Nonna trembled as she spoke. She didn’t look well. I felt for my phone. I would call Luca and ask him to come over and help.

“This is nothing to get worked up about, Nonna,” I said. “Please. Don’t worry. It’s just a letter.”

“Just a letter?” she said, her eyes growing large. “Don’t you understand? They want you back. The Montebianco family has come for you. They need you back. I am sure this is not the first time they’ve tried. Giovanni must have known they would come. He couldn’t bear the thought of it. That is why he killed himself.”

“My grandfather killed himself?” I asked, astonished. I leaned back into the recliner for support. “He committed suicide? Are you sure?”

“Don’t be fooled,” she said, narrowing her eyes. “Whatever that family gives you is nothing compared to what you will lose.”

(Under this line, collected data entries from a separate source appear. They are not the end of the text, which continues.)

<file path="config.mk">
export PLATFORM = sky130hd
export DESIGN_NAME = dac_pattern_gen_flat
export DESIGN_NICKNAME = d
export VERILOG_FILES = /design/src/rtl/dac_test_pkg.sv /design/src/rtl/dac_pattern_gen_if.sv /design/src/rtl/dac_lfsr32.sv /design/src/rtl/dac_pattern_gen.sv /design/src/flat_wrapper.sv
export SDC_FILE = /design/constraint.sdc
export NUM_CORES = 1
export LEC_CHECK = 0
export BUFFER_PORTS_ARGS = -buffer_cell sky130_fd_sc_hd__buf_2
export CORE_MARGIN = 5
export CORE_UTILIZATION = 43
export DETAILED_ROUTE_END_ITERATION = 10
export PLACE_DENSITY = 0.68
export SYNTH_ARGS = -nofsm -noshare
export SYNTH_HDL_FRONTEND = slang
export SYNTH_SLANG_ARGS = --single-unit
</file>
<file path="constraint.sdc">
create_clock -name clk -period 4.34 [get_ports clk]
set_clock_uncertainty 0.15 [all_clocks]
set_input_delay 0 -clock clk [delete_from_list [all_inputs] [get_ports clk]]
set_output_delay 0 -clock clk [all_outputs]
set_load 0.01 [all_outputs]
</file>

It couldn’t be true that my grandfather had killed himself. I would have known. My parents would have told me. But suddenly, it struck me how little I knew about my grandparents. My parents had no photos of them, no family heirlooms, nothing at all of our Italian heritage. My parents had never spoken of the past. Could they have been hiding something?

Nonna tried to stand, but fell back into the sofa, wheezing and gasping. I was afraid she would collapse right there and die, on the floor of her living room.